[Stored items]
######

Design inexact_filter, start of the top module:
module inexact_filter
# (parameter COUNT= 256) 
(input [7:0] Pixel_in,
input  clk,
output [7:0] Median
);
For scale: ~5000 cells after synthesis, ~4200 flip-flops, roughly 89000 sq um of cells after synthesis.
clock: 10.7 ns
lec_check: 0
cap_margin: 20
core_margin: 2
core_utilization: 44
slew_margin: 20
run.sh (not shown) runs the stock make flow with config.mk's settings and CLKGATE_MAP_FILE=.
Then changed:
--- a/flow/config.mk
+++ b/flow/config.mk
@@ -7,0 +8 @@
+export ABC_AREA = 1
@@ -10 +11,4 @@
-export CORE_UTILIZATION = 44
+export CORE_UTILIZATION = 70
+export CTS_CLUSTER_SIZE = 15
+export GPL_ROUTABILITY_DRIVEN = 0
+export SETUP_SLACK_MARGIN = 0.49
==> flow/constraint.sdc (replaced) <==
create_clock -name core_clock -period 4.22 [get_ports {clk}]
set_input_delay 0.8440 -clock core_clock [delete_from_list [all_inputs] [get_ports {clk}]]
set_output_delay 0.8440 -clock core_clock [all_outputs]
set_load 0.01 [all_outputs]
The new run ended with an error in global routing (5_1_grt), error DPL-0033.
Die area shrinks by well over a third.
Synthesized cell count went down slightly.
Area after synthesis decreases slightly.
Then changed:
--- a/flow/config.mk
+++ b/flow/config.mk
@@ -11,5 +11,3 @@
-export CORE_UTILIZATION = 70
-export CTS_CLUSTER_SIZE = 15
-export GPL_ROUTABILITY_DRIVEN = 0
-export SETUP_SLACK_MARGIN = 0.49
-export SLEW_MARGIN = 20
+export CORE_UTILIZATION = 72
+export SETUP_SLACK_MARGIN = 0.23
+export SLEW_MARGIN = 5
==> flow/constraint.sdc (replaced) <==
create_clock -name core_clock -period 6.27 [get_ports {clk}]
set_input_delay 1.2540 -clock core_clock [delete_from_list [all_inputs] [get_ports {clk}]]
set_output_delay 1.2540 -clock core_clock [all_outputs]
set_load 0.01 [all_outputs]
What happened:
- The changed run never finished: it broke off in clock tree synthesis (4_1_cts)
- die area went down by 2.7%
- synthesized area is unchanged
- synthesized cell count is unchanged
Then changed:
--- a/flow/config.mk
+++ b/flow/config.mk
@@ -12,2 +12,5 @@
-export SETUP_SLACK_MARGIN = 0.23
-export SLEW_MARGIN = 5
+export CTS_CLUSTER_DIAMETER = 385
+export CTS_CLUSTER_SIZE = 15
+export GPL_ROUTABILITY_DRIVEN = 0
+export SETUP_SLACK_MARGIN = 0.71
+export SLEW_MARGIN = 20
==> flow/constraint.sdc (replaced) <==
create_clock -name core_clock -period 4.22 [get_ports {clk}]
set_input_delay 0.8440 -clock core_clock [delete_from_list [all_inputs] [get_ports {clk}]]
set_output_delay 0.8440 -clock core_clock [all_outputs]
set_load 0.01 [all_outputs]
Effect: The new run stopped in clock tree synthesis (4_1_cts). Die size is unchanged. Area after synthesis is unchanged. Synthesized cell count is unchanged.
Then changed:
--- a/flow/config.mk
+++ b/flow/config.mk
@@ -8 +7,0 @@
-export ABC_AREA = 1
@@ -11,5 +10,2 @@
-export CORE_UTILIZATION = 72
-export CTS_CLUSTER_DIAMETER = 385
-export CTS_CLUSTER_SIZE = 15
-export GPL_ROUTABILITY_DRIVEN = 0
-export SETUP_SLACK_MARGIN = 0.71
+export CORE_UTILIZATION = 64
+export CTS_CLUSTER_SIZE = 34
==> flow/constraint.sdc (replaced) <==
create_clock -name core_clock -period 9.03 [get_ports {clk}]
set_input_delay 1.8060 -clock core_clock [delete_from_list [all_inputs] [get_ports {clk}]]
set_output_delay 1.8060 -clock core_clock [all_outputs]
set_load 0.01 [all_outputs]
This time the run completed and failed the layout checks on setup timing.
Area after synthesis went up by 1.6%.
Synthesized cell count went up by 0.83%.
Die area went up by 14%.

######

YOUR OBJECTIVE ::
Search the records line by line for the word "period" and copy every line where it appears.

SOLVED EXERCISE ::
create_clock -name core_clock -period 4.22 [get_ports {clk}]
create_clock -name core_clock -period 6.27 [get_ports {clk}]
create_clock -name core_clock -period 4.22 [get_ports {clk}]
create_clock -name core_clock -period 9.03 [get_ports {clk}]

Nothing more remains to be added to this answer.